[src/rtl/pwm_stage_pkg.sv]
package pwm_stage_pkg;
  localparam int EN_BIT   = 31;
  localparam int UPD_BIT  = 30;
  localparam int BASE_LSB = 8;
  localparam int THR_W    = 8;
  localparam int REG_W    = 32;
endpackage

[src/rtl/pwm_stage_regs.sv]
module pwm_stage_regs
  import pwm_stage_pkg::*;
#(
  parameter int BASE_W = 10
) (
  input  logic              clk_i,
  input  logic              rst_ni,
  input  logic              wr_en_i,
  input  logic [REG_W-1:0]  wr_data_i,
  input  logic              boundary_i,
  output logic              en_o,
  output logic              upd_o,
  output logic [BASE_W-1:0] shd_base_o,
  output logic [THR_W-1:0]  shd_thr_o,
  output logic [REG_W-1:0]  rd_data_o
);
  localparam int BASE_MSB = BASE_LSB + BASE_W - 1;

  if (BASE_W < THR_W || BASE_MSB >= UPD_BIT) begin : g_bad_width
    $error("BASE_W out of range");
  end

  logic wr_set;
  assign wr_set = wr_en_i && wr_data_i[UPD_BIT];

  always_ff @(posedge clk_i or negedge rst_ni) begin
    if (!rst_ni) begin
      en_o       <= 1'b0;
      upd_o      <= 1'b0;
      shd_base_o <= '0;
      shd_thr_o  <= '0;
    end else begin
      if (wr_en_i) begin
        en_o       <= wr_data_i[EN_BIT];
        shd_base_o <= wr_data_i[BASE_MSB:BASE_LSB];
        shd_thr_o  <= wr_data_i[THR_W-1:0];
      end
      // a new request wins over a clear on the same clock
      if (wr_set)          upd_o <= 1'b1;
      else if (boundary_i) upd_o <= 1'b0;
    end
  end

  always_comb begin
    rd_data_o                    = '0;
    rd_data_o[EN_BIT]            = en_o;
    rd_data_o[UPD_BIT]           = upd_o;
    rd_data_o[BASE_MSB:BASE_LSB] = shd_base_o;
    rd_data_o[THR_W-1:0]         = shd_thr_o;
  end
endmodule

[src/rtl/pwm_stage_active.sv]
module pwm_stage_active
  import pwm_stage_pkg::*;
#(
  parameter int BASE_W = 10
) (
  input  logic              clk_i,
  input  logic              rst_ni,
  input  logic              boundary_i,
  input  logic              upd_i,
  input  logic [BASE_W-1:0] shd_base_i,
  input  logic [THR_W-1:0]  shd_thr_i,
  output logic [BASE_W-1:0] act_base_o,
  output logic [THR_W-1:0]  act_thr_o
);
  always_ff @(posedge clk_i or negedge rst_ni) begin
    if (!rst_ni) begin
      act_base_o <= '0;
      act_thr_o  <= '0;
    end else if (boundary_i && upd_i) begin
      act_base_o <= shd_base_i;
      act_thr_o  <= shd_thr_i;
    end
  end
endmodule

[src/rtl/pwm_stage_phase.sv]
module pwm_stage_phase
  import pwm_stage_pkg::*;
#(
  parameter int BASE_W = 10
) (
  input  logic              clk_i,
  input  logic              rst_ni,
  input  logic              en_i,
  input  logic [BASE_W-1:0] inc_i,
  output logic              boundary_o,
  output logic [BASE_W-1:0] acc_o,
  output logic [THR_W-1:0]  top_o
);
  logic          run_q;
  logic [BASE_W:0] sum;

  assign sum        = {1'b0, acc_o} + {1'b0, inc_i};
  // cycle starts on first enabled clock, then on every carry
  assign boundary_o = en_i && (!run_q || sum[BASE_W]);
  assign top_o      = acc_o[BASE_W-1 -: THR_W];

  always_ff @(posedge clk_i or negedge rst_ni) begin
    if (!rst_ni) begin
      run_q <= 1'b0;
      acc_o <= '0;
    end else begin
      run_q <= en_i;
      if (!en_i || !run_q) acc_o <= '0;
      else                 acc_o <= sum[BASE_W-1:0];
    end
  end
endmodule

[src/rtl/pwm_stage_cmp.sv]
module pwm_stage_cmp
  import pwm_stage_pkg::*;
(
  input  logic             en_i,
  input  logic [THR_W-1:0] top_i,
  input  logic [THR_W-1:0] thr_i,
  output logic             pwm_o
);
  assign pwm_o = en_i && (top_i >= thr_i);
endmodule

[src/rtl/pwm_stage_top.sv]
module pwm_stage_top
  import pwm_stage_pkg::*;
#(
  parameter int BASE_W = 10
) (
  input  logic        clk_i,
  input  logic        rst_ni,
  input  logic        wr_en_i,
  input  logic [31:0] wr_data_i,
  output logic [31:0] rd_data_o,
  output logic        pwm_o
);
  logic              en_q;
  logic              upd_q;
  logic              boundary;
  logic [BASE_W-1:0] shd_base;
  logic [THR_W-1:0]  shd_thr;
  logic [BASE_W-1:0] act_base;
  logic [THR_W-1:0]  act_thr;
  logic [BASE_W-1:0] acc_q;
  logic [THR_W-1:0]  acc_top;

  pwm_stage_regs #(.BASE_W(BASE_W)) u_regs (
    .clk_i      (clk_i),
    .rst_ni     (rst_ni),
    .wr_en_i    (wr_en_i),
    .wr_data_i  (wr_data_i),
    .boundary_i (boundary),
    .en_o       (en_q),
    .upd_o      (upd_q),
    .shd_base_o (shd_base),
    .shd_thr_o  (shd_thr),
    .rd_data_o  (rd_data_o)
  );

  pwm_stage_active #(.BASE_W(BASE_W)) u_active (
    .clk_i      (clk_i),
    .rst_ni     (rst_ni),
    .boundary_i (boundary),
    .upd_i      (upd_q),
    .shd_base_i (shd_base),
    .shd_thr_i  (shd_thr),
    .act_base_o (act_base),
    .act_thr_o  (act_thr)
  );

  pwm_stage_phase #(.BASE_W(BASE_W)) u_phase (
    .clk_i      (clk_i),
    .rst_ni     (rst_ni),
    .en_i       (en_q),
    .inc_i      (act_base),
    .boundary_o (boundary),
    .acc_o      (acc_q),
    .top_o      (acc_top)
  );

  pwm_stage_cmp u_cmp (
    .en_i  (en_q),
    .top_i (acc_top),
    .thr_i (act_thr),
    .pwm_o (pwm_o)
  );
endmodule

[config.mk]
export PLATFORM = sky130hd
export DESIGN_NAME = pwm_stage_top
export DESIGN_NICKNAME = d
export VERILOG_FILES = /design/src/rtl/pwm_stage_pkg.sv /design/src/rtl/pwm_stage_regs.sv /design/src/rtl/pwm_stage_active.sv /design/src/rtl/pwm_stage_phase.sv /design/src/rtl/pwm_stage_cmp.sv /design/src/rtl/pwm_stage_top.sv
export SDC_FILE = /design/constraint.sdc
export NUM_CORES = 1
export LEC_CHECK = 0
export CAP_MARGIN = 20
export CORE_MARGIN = 8
export CORE_UTILIZATION = 54
export CTS_CLUSTER_SIZE = 25
export DETAILED_ROUTE_END_ITERATION = 6
export GPL_ROUTABILITY_DRIVEN = 0
export HOLD_SLACK_MARGIN = 0.06
export PLACE_DENSITY = 0.86
export SYNTH_ARGS = -nofsm -noshare
export SYNTH_HDL_FRONTEND = slang
export SYNTH_HIERARCHICAL = 1
export SYNTH_SLANG_ARGS = --single-unit
[constraint.sdc]
create_clock -name clk_i -period 7.2 [get_ports clk_i]
set_input_delay 1.8 -clock clk_i [delete_from_list [all_inputs] [get_ports clk_i]]
set_output_delay 1.8 -clock clk_i [all_outputs]
set_load 0.01 [all_outputs]
# Word-level counts from Yosys, hierarchy flattened
# Index checks and enable logic that the tools add are counted.
# Widths: inputs -> output; s select.
[totals]
register_bits = 49
elab_cells = 22
inputBits = 35
output_inout_bits = 33
[classes]
muxes = 3
n_addsub = 1
n_reduce_logical = 9
n_lt_le_gt_ge = 1
[op_table]
columns = ["operator", "n"]
rows = [
  ["$add 10x10->11", 1],
  ["$mux 10", 1],
  ["$ge 8x8->1", 1],
  ["$logic_and 1x1->1", 4],
  ["$logic_not 1->1", 2],
  ["$logic_or 1x1->1", 2],
  ["$mux 1", 2],
  ["$reduce_bool 2->1", 1],
]

# Depth between registers and ports, before layout
# Gate-level depths: netlist of run 1.
[depth]
depth_word = 5
mapped_depth = 11
ltp_nobuf = 10

# Modules after synthesis
# Netlist of run 1, hierarchy kept.
[by_module_without_submodules]
columns = ["module", "cells_each", "seq_area_each_um2", "area_per_inst_um2", "instances"]
rows = [
  ["pwm_stage_regs", 77, 500.5, 1064.8, 1],
  ["pwm_stage_phase", 89, 275.3, 813.3, 1],
  ["pwm_stage_active", 38, 450.4, 721.9, 1],
  ["pwm_stage_cmp", 27, 0.0, 192.7, 1],
]

# Worst setup path after synthesis of run 1
# Ideal clock, no wire load.
[synth_path]
path_type = "register to output"
start = "reg u_phase.acc_o[4]"
end = "out pwm_o"
stages_incl_launch_ff = 6
slack_ps = 3976
n_path_buf = 1
t_arrival_ps = 1424
cell_sequence = "dfrtp_1 buf_4 ha_1 o211ai_1 a2111oi_1 o21a_1"
[synth_via]
elab_chain_len = 2
[synth_rtl]
columns = ["item", "line", "rtl"]
rows = [
  ["start: declaration", "pwm_stage_phase.sv:11", "output logic [BASE_W-1:0] acc_o,"],
  ["start signal: assignment", "pwm_stage_phase.sv:29", "else acc_o <= sum[BASE_W-1:0];"],
  ["$ge 8x8->1", "pwm_stage_cmp.sv:9", "assign pwm_o = en_i && (top_i >= thr_i);"],
  ["$logic_and 1x1->1", "pwm_stage_cmp.sv:9", ""],
  ["end: declaration", "pwm_stage_top.sv:11", "output logic pwm_o"],
]
# No other way between the ends.

# Worst setup path after layout of run 1
# Same ends and word-level chain as after synthesis.

==> results of run 1 <==
-- where the power goes --
group / switching, mW / total, mW / internal (mW)
Combinational: 0.224 / 0.462 / 0.238
Sequential: 0.0623 / 0.420 / 0.358
Clock: 0.0931 / 0.173 / 0.0798
Total: 0.380 / 1.05 / 0.675
-- synth_stat cells, drive strengths merged --
| master | n |
|---|---|
| and2b | 1 |
| conb | 1 |
| dfrtp | 49 |
| nand2 | 9 |
| mux2 | 37 |
| nor2b | 1 |
| inv | 16 |
| o2111ai | 1 |
| nor3 | 7 |
| a221oi | 1 |
| nand3 | 4 |
| o21a | 3 |
| a21o | 1 |
| xnor2 | 1 |
| nand2b | 1 |
| fa | 1 |
| a31oi | 1 |
| xor2 | 3 |
| nor2 | 9 |
| o21ai | 10 |
| and3 | 1 |
| buf | 43 |
| ha | 18 |
| a211oi | 4 |
| o211ai | 1 |
| a21oi | 6 |
| a2111oi | 1 |
-- final cells by class --
| class | instances | area, sq um |
|---|---|---|
| Inverter | 16 | 60.1 |
| Clock buffer | 6 | 82.6 |
| Fill cell | 385 | 1910 |
| Multi-Input combinational cell | 134 | 1200 |
| Timing Repair Buffer | 45 | 453 |
| Sequential cell | 49 | 1230 |
| Tap cell | 70 | 87.6 |
| Clock inverter | 2 | 17.5 |
-- worst paths after layout --
check	start	endpoint	slack (ns)	depth (start not counted)
worst max-delay path	u_phase/acc_o[4]	pwm_o	3.12	5
worst max register to register	u_active/act_base_o[0]	u_active/act_thr_o[4]	4.49	10
min in group asynchronous	rst_ni	u_regs/shd_base_o[3]	1.34	1
worst min register to register	u_active/act_thr_o[2]	u_active/act_thr_o[2]	0.51	1
worst min-delay path	u_active/act_thr_o[2]	u_active/act_thr_o[2]	0.51	1
max in group asynchronous	rst_ni	u_regs/shd_thr_o[0]	5.37	2
-- registers in the layout, indices dropped and copies added, names as in the netlist --
name	cells
u_regs/en_o	1
u_regs/shd_thr_o	8
u_phase/acc_o	10
u_phase/run_q	1
u_regs/shd_base_o	10
u_regs/upd_o	1
u_active/act_thr_o	8
u_active/act_base_o	10
-- cells by family after synthesis --
family / Yosys count
adder cells (fa/ha/maj): 19
AO/OA/AOI/OAI: 29
multiplexers: 37
other: 1
AND/OR/NAND/NOR: 33
buffers and inverters: 59
flip-flops: 49
XOR/XNOR: 4
-- per-stage QoR --
stage / cells / setup WS, ns / utilization (%)
after CTS: 321 / 3.11 / 61.7
after global placement: 313 / 3.48 / 59.7
after floorplan: 242 / 3.98 / -
after detailed placement: 313 / 3.45 / 59.7
after global routing: 322 / 2.95 / 62.1
final: 322 / 3.12 / 62.1
-- routing by layer --
metal | vias to the layer above | global-route usage, % | part of all wire (%)
met5 | - | 0 | 0
met4 | 0 | 6.72 | 2.3
met3 | 11 | 4.69 | 8.3
met2 | 73 | 24.4 | 49
met1 | 811 | 16.9 | 40
li1 | 782 | - | -
-- worst max-delay path: cells and delay by family (launching register included) --
family	cells	cell delay, ns
adders and majority gates	1	0.31
AOI/OAI and AO/OA	3	0.72
DFF	1	0.42
buffers and inverters	1	0.53
==> impl_metrics.toml, run 1 <==
[synth]
synth_xor_xnor_area_share_pct = 1.25
ys_seq_area_share_pct = 43.9
synth_compound_area_share_pct = 7.08
synthesis.area_sq_um = 2790
synth_top_area_share_pct = 43.9
synth_top_family_by_area = "multiplexers"
syn_area_per_cell_sq_um = 12.1
synth_cell_types = 33
synthAdderAreaFrac_pct = 8.78
ys_seq_elements = 49
synth_cells = 231
ys_warn_count = 6
yosysTopAreaCell = "dfrtp_1"
synthSimpleGateAreaFrac_pct = 5.60
synthMuxAreaShare_pct = 18.8
ys_top_cells_by_area = "dfrtp_1 44%, mux2_4 16%, buf_4 11%"

[routing]
drc = 0
drtIter0Drc = 88
drt-total-wl_mm = 5.16
ant_nets = 0
vias = 1677
drtPass1Iterations = 4
viasPerCell = 5.21
wl_per_cell_um = 16.0

[clock_network]
root_buffer = "clkbuf_8"
post_cts_buffers = 0
h-tree-depth = 2
cts_tree = "done"
numCtsBuffers = 5
clkTransAtPathRegs_ns = 0.09
cts_resized = 0
clock-sinks = 49
clock_latency_ns = 0.31
clockBufferDepth = 2
cts_hold_buf = 0

[sta]
setup_violations = 0
tns_ns = 0
slew_violations = 0
fin_crit_sh_pct = 56.6
relSlewSlack_pct = 66.7
fin_worst_skew_ns = 0.0121
rsz0062_at_grt = "no"
hold_slack_ns = 0.515
fmax_ghz = 0.245
worstMarginPinSlew_ns = 0.498
min_period_ns = 4.08
hold_violations = 0

[floorplan]
start_util_pct = 55.4
io_pins = 68
coreArea_sq_um = 5040
rows = 26
die_h_um = 87.9
die_area_sq_um = 7730
fp.dieW_um = 87.9

[final_layout]
nets = 305
mostFrequentLayoutCell = "dfrtp_1"
drive_above_1_share_pct = 20.6
mostFrequentLayoutCells = "49 x dfrtp_1, 42 x clkdlybuf4s50_1, 29 x mux2_4"
num_antenna_cells = 0
final_cell_area_sq_um = 3130
syn_to_final_growth_pct = 12.1

[worst_setup_path]
slowest_stage = "clkdlybuf4s50_1"
path_cells = "ha_1 > o211ai_1 > a2111oi_1 > o21a_1 > clkdlybuf4s50_1"
endpoint_kind = "output pin"
cp_max_fo = 2
arrival_ns = 2.28
worst-setup-path-type = "register to output pin"
crit_path_start_kind = "register"
cp_slowest_stage_delay_ns = 0.53
cp.required_ns = 5.40

[place]
dp_hpwl_mm = 3.94
placed_area_sq_um = 3010
portBuffers = 43

[global_route]
antenna_found_initial = 0
overflow = 0
globalRouteTotalUtil_pct = 14.7
grt_max_degree = 50
grt_pass1_vias = 1814
grt_pass1_wl_mm = 8.65

[min_path]
holdCritPathClass = "register to register"

[power]
peakVddDrop_uv = 207
power.total_mw = 1.05
leakage_nw = 1.52
powerDensity_nw_per_um2 = 337

[run_status]
run_status = "completed"

[flow_run]
max_cap_violations = 0
Power figures use the tool's default switching activity.
==> run 2: changes to the inputs <==
- CORE_UTILIZATION: 54 -> 45
- PLACE_DENSITY: 0.86 -> 0.77
- clock period: 7.2 -> 3.5 ns (I/O delays scaled with it)
==> impl_metrics.toml, run 2 (synthesis gave the netlist of run 1 again) <==
[run_status]
run_status = "completed"

[sta]
fin_ws_ns = 0.388
worstMarginPinSlew_ns = 0.755
fin_worst_skew_ns = 0.00866
slew_violations = 0
rsz0062_at_grt = "no"
relSlewSlack_pct = 49.7
hold_violations = 0
hold_slack_ns = 0.515
tns_ns = 0
min_period_ns = 3.11
fmax_ghz = 0.321
setup_violations = 0
fin_crit_sh_pct = 88.9

[routing]
vias = 1605
viasPerCell = 4.92
drc = 0
drt-total-wl_mm = 4.80
drtIter0Drc = 43
ant_nets = 0
drtPass1Iterations = 4
wl_per_cell_um = 14.7

[floorplan]
die_area_sq_um = 8980
rows = 28
fp.dieW_um = 94.8
coreArea_sq_um = 5960
io_pins = 68
start_util_pct = 46.9
die_h_um = 94.8

[place]
dp.cells = 319
pre_cts_ws_ns = 0.685
dp_hpwl_mm = 3.73
portBuffers = 43
placed_area_sq_um = 3030

[clock_network]
root_buffer = "clkbuf_8"
post_cts_buffers = 0
cts_hold_buf = 0
h-tree-depth = 2
clockBufferDepth = 2
cts_tree = "done"
clock_latency_ns = 0.30
clock-sinks = 49
numCtsBuffers = 5
cts_resized = 0
clkTransAtPathRegs_ns = 0.08

[global_route]
overflow = 0
globalRouteTotalUtil_pct = 11.4
antenna_found_initial = 0
grt_max_degree = 34
grt_pass1_vias = 1699
grt_pass1_wl_mm = 8.21

[worst_setup_path]
arrival_ns = 2.24
worst-setup-path-type = "register to output pin"
reg2reg_depth = 10
cp.required_ns = 2.62
endpoint_kind = "output pin"
cp_max_fo = 2
crit_path_start_kind = "register"

[final_layout]
syn_to_final_growth_pct = 12.1
final_cell_count_no_fill = 326
post-route-util_pct = 52.5
num_antenna_cells = 0
drive_above_1_share_pct = 20.3
top_regs = "u_active/act_base_o (10), u_phase/acc_o (10), u_regs/shd_base_o (10)"
final_cell_area_sq_um = 3130
fillCellCount = 548
nets = 305
multi_input_area_sq_um = 1200
mostFrequentLayoutCells = "49 x dfrtp_1, 42 x clkdlybuf4s50_1, 29 x mux2_4"
mostFrequentLayoutCell = "dfrtp_1"
seq_area_sq_um = 1230

[power]
power.total_mw = 2.17
powerDensity_nw_per_um2 = 693
leakage_nw = 1.51
peakVddDrop_uv = 300

[min_path]
holdCritPathClass = "register to register"
whs_path_depth = 1

[flow_run]
max_cap_violations = 0
-- run 2: cell type report --
class,instances,area share (%)
Tap cell,75,3.00
Clock buffer,5,2.20
Multi-Input combinational cell,134,38.5
Clock inverter,2,1.12
Timing Repair Buffer,45,14.1
Inverter,16,1.92
Sequential cell,49,39.2
-- run 2: worst max-delay path, stage by stage (launching register included) --
cell and delay (ns):
dfrtp_1 0.41, ha_1 0.31, o211ai_1 0.09, a2111oi_1 0.39
o21a_1 0.20, clkdlybuf4s50_1 0.54
-- run 2: path summary, 6_finish.rpt --
| kind | startpoint | end | slack [ns] |
|---|---|---|---|
| min in group asynchronous | rst_ni | u_regs/shd_thr_o[0] | 0.64 |
| max in group asynchronous | rst_ni | u_phase/run_q | 2.14 |
| max reg2reg | u_active/act_base_o[0] | u_active/act_base_o[1] | 0.83 |
| min | u_active/act_thr_o[3] | u_active/act_thr_o[3] | 0.52 |
| max | u_phase/acc_o[4] | pwm_o | 0.39 |
| min reg2reg | u_active/act_thr_o[3] | u_active/act_thr_o[3] | 0.52 |
-- run 2: layer usage --
metal / track usage [%] / up-vias / part of all wire (%)
li1: - / 781 / -
met1: 14.8 / 768 / 46
met2: 18.0 / 51 / 45
met3: 3.49 / 5 / 7.2
met4: 3.12 / 0 / 0.92
met5: 0 / - / 0
-- run 2: power by group --
part / internal [mW] / switching (mW) / leakage (nW)
combinational: 0.484 / 0.440 / 0.868
sequential: 0.736 / 0.121 / 0.593
clock: 0.208 / 0.179 / 0.0540
==> run 3: changes to the inputs <==
- PLACE_DENSITY: 0.77 -> not set
- PLACE_DENSITY_LB_ADDON: not set -> 0.05
- RECOVER_POWER: not set -> 25
==> impl_metrics.toml, run 3 (synthesis gave the netlist of run 1 again) <==
[run_status]
run_status = "finished with violations"
violations = "capacitance limit, slew limit"

[final_layout]
mostFrequentLayoutCell = "dfrtp_1"
top_regs = "u_active/act_base_o (10), u_phase/acc_o (10), u_regs/shd_base_o (10)"
drive_above_1_share_pct = 19.8
mostFrequentLayoutCells = "49 x dfrtp_1, 42 x clkdlybuf4s50_1, 29 x mux2_4"
num_antenna_cells = 0
syn_to_final_growth_pct = 12.3
post-route-util_pct = 52.6
nets = 305
fillCellCount = 579

[routing]
drt-total-wl_mm = 4.88
drtIter0Drc = 46
vias = 1591
drc = 0
drtPass1Iterations = 4
viasPerCell = 4.87
wl_per_cell_um = 14.9
ant_nets = 0

[worst_setup_path]
worst-setup-path-type = "register to output pin"
path_cells = "ha_1 > o211ai_1 > a2111oi_1 > o21a_1 > clkdlybuf4s50_1"
cp_max_fo = 2
endpoint_kind = "output pin"
cp.required_ns = 2.62
reg2reg_depth = 10
crit_end = "pwm_o"
r2r_start = "u_active/act_base_o[0]"
r2r_slack_ns = 0.83
arrival_ns = 2.22
slowest_stage = "clkdlybuf4s50_1"
cp_slowest_stage_delay_ns = 0.53
reg2reg_to = "u_active/act_thr_o[4]"
crit_start = "u_phase/acc_o[4]"
crit_path_start_kind = "register"

[global_route]
grt_max_degree = 30
overflow = 0
grt_pass1_wl_mm = 8.24
globalRouteTotalUtil_pct = 11.8
antenna_found_initial = 0
grt_pass1_vias = 1691

[clock_network]
numCtsBuffers = 5
clock_latency_ns = 0.30
post_cts_buffers = 0
clock-sinks = 49
cts_resized = 0
clkTransAtPathRegs_ns = 0.09
h-tree-depth = 2
cts_hold_buf = 0
cts_tree = "done"
clockBufferDepth = 2
root_buffer = "clkbuf_8"

[sta]
hold_violations = 0
setup_violations = 0
rsz0062_at_grt = "no"
fmax_ghz = 0.323
fin_crit_sh_pct = 88.4
fin_worst_skew_ns = 0.00469
relSlewSlack_pct = -6.19
min_period_ns = 3.10
slew_violations = 30
tns_ns = 0
worstMarginPinSlew_ns = 1.59

[power]
peakVddDrop_uv = 279
powerDensity_nw_per_um2 = 694
leakage_nw = 1.51

[floorplan]
die_area_sq_um = 8980
fp.dieW_um = 94.8
coreArea_sq_um = 5960
start_util_pct = 46.9
rows = 28
die_h_um = 94.8
io_pins = 68

[place]
portBuffers = 43
dp_hpwl_mm = 3.67

[min_path]
whs_path_depth = 1
holdCritPathClass = "register to register"

[flow_run]
max_cap_violations = 1
-- run 3: changes by cell type in the layout (fill, tap and decap cells not counted) --
cell / previous run / this run
buf_2: 1 / 0
clkbuf_1: 0 / 2
clkinv_2: 1 / 0
clkinv_4: 0 / 1
-- run 3: power breakdown --
group	switching, mW	total (mW)	internal [mW]
clock	0.189	0.404	0.215
sequential	0.117	0.853	0.736
combinational	0.437	0.920	0.483
total	0.744	2.18	1.43
-- run 3: layout make-up --
| cell class | instances | area, sq um | area share [%] |
|---|---|---|---|
| sequential | 49 | 1230 | 39.1 |
| multi-input combinational | 134 | 1200 | 38.4 |
| timing repair buffer | 45 | 439 | 14.0 |
| tap | 75 | 93.8 | 2.99 |
| clock buffer | 6 | 72.6 | 2.31 |
| inverter | 16 | 60.1 | 1.92 |
| clock inverter | 2 | 38.8 | 1.24 |
-- run 3: worst min path at each step --
stage | start | to | slack, ns
finish | u_active/act_thr_o[7] | u_active/act_thr_o[7] | 0.51
CTS | u_active/act_thr_o[3] | u_active/act_thr_o[3] | 0.52
floorplan | u_regs/en_o | u_phase/run_q | 0.48
detailed placement | u_active/act_thr_o[0] | u_active/act_thr_o[0] | 0.50
global route | u_active/act_thr_o[3] | u_active/act_thr_o[3] | 0.55
global placement | u_active/act_thr_o[1] | u_active/act_thr_o[1] | 0.49
-- run 3: layer usage --
layer | global-route usage [%] | vias to the layer above | part of all wire (%)
li1 | - | 785 | -
met1 | 15.1 | 756 | 48
met2 | 17.7 | 44 | 43
met3 | 4.92 | 6 | 8.2
met4 | 3.90 | 0 | 1.3
met5 | 0 | - | 0
-- run 3: metrics by stage --
stage	cells	setup WS, ns	hold slack (ns)	area (sq um)	total power [mW]
after detailed placement	319	0.673	0.499	3030	1.80
after global placement	319	0.700	0.491	3030	1.78
final	327	0.405	0.515	3140	2.18
after global routing	327	0.243	0.547	3140	2.37
after CTS	327	0.342	0.520	3140	2.21
after floorplan	242	1.05	0.477	2830	1.63
-- run 3: worst max-delay path: cells and delay by family (launching register included) --
| family | cells | cell delay (ns) |
|---|---|---|
| compound gates | 3 | 0.68 |
| flops | 1 | 0.41 |
| buf+inv | 1 | 0.53 |
| fa+ha+maj | 1 | 0.30 |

EXERCISE PROMPT – Scan the data above; copy every line where "wire" appears.

EXERCISE ANSWER –
# Ideal clock, no wire load.
metal | vias to the layer above | global-route usage, % | part of all wire (%)
metal / track usage [%] / up-vias / part of all wire (%)
layer | global-route usage [%] | vias to the layer above | part of all wire (%)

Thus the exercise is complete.